TASK GOAL:
Go over the entries and report the lines where the word "wire" occurs.

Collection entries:

• • •

--- src/logic/fts_defs.vh ---
// Register map, field positions, encodings and timing counts of the frame scheduler
`ifndef FTS_DEFS_VH
`define FTS_DEFS_VH

// ******************************************************
// Register byte offsets
// ******************************************************
`define FTS_A_CTRL     8'h00
`define FTS_A_FRAME_ID 8'h04
`define FTS_A_INTERVAL 8'h08
`define FTS_A_TX_LO    8'h0C
`define FTS_A_TX_HI    8'h10
`define FTS_A_TX_CMD   8'h14
`define FTS_A_TX_STAMP 8'h18
`define FTS_A_RX_LO    8'h1C
`define FTS_A_RX_HI    8'h20
`define FTS_A_RX_INFO  8'h24
`define FTS_A_STATUS   8'h28
`define FTS_A_NOW      8'h2C

// ******************************************************
// Field positions
// ******************************************************
`define FTS_CTRL_EN     0
`define FTS_CTRL_OUT    1
`define FTS_CTRL_STREAM 2
`define FTS_CTRL_TT_LO  3
`define FTS_CTRL_TT_HI  4
`define FTS_CTRL_ST_LO  5
`define FTS_CTRL_ST_HI  6
`define FTS_CMD_RTR     4
`define FTS_INFO_NEW    5
`define FTS_ID_LO       16
`define FTS_ID_HI       26

// ******************************************************
// Encodings
// ******************************************************
`define FTS_TT_CYC_DATA 2'h0
`define FTS_TT_EVT_DATA 2'h1
`define FTS_TT_CYC_RMT  2'h2
`define FTS_TT_EVT_RMT  2'h3
`define FTS_ST_IMM      2'h0
`define FTS_ST_RPL_EXC  2'h1
`define FTS_ST_RPL_INC  2'h2

// ******************************************************
// Reset values and timing
// ******************************************************
`define FTS_CTRL_RST     7'h00
`define FTS_INTERVAL_RST 16'h0064
`define FTS_CLK_NS       25
`define FTS_TICK_NS      1000
`define FTS_TICK_CYC     ((`FTS_TICK_NS + `FTS_CLK_NS - 1) / `FTS_CLK_NS)

`endif

--- src/logic/fts_interval_timer.v ---
// Transmit interval timer that reloads at each timed send
`timescale 1ns/10ps
module fts_interval_timer #(
  parameter IW = 16
) (
  input  wire          i_clk,
  input  wire          i_resetn,
  input  wire          i_tick,
  input  wire          i_clear,
  input  wire          i_reload,
  input  wire [IW-1:0] i_interval,
  output wire          o_expired
);

  reg [IW-1:0] count_q;

  // ******************************************************
  // Down counter, zero means expired
  // ******************************************************
  always @(posedge i_clk or negedge i_resetn) begin
    if (!i_resetn) begin
      count_q <= {IW{1'b0}};
    end else if (i_clear) begin
      count_q <= {IW{1'b0}};
    end else if (i_reload) begin
      count_q <= i_interval;
    end else if (i_tick && count_q != {IW{1'b0}}) begin
      count_q <= count_q - {{(IW-1){1'b0}}, 1'b1};
    end
  end

  assign o_expired = (count_q == {IW{1'b0}});

endmodule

• • •

SOLUTION TO THIS PROBLEM:
  input  wire          i_clk,
  input  wire          i_resetn,
  input  wire          i_tick,
  input  wire          i_clear,
  input  wire          i_reload,
  input  wire [IW-1:0] i_interval,
  output wire          o_expired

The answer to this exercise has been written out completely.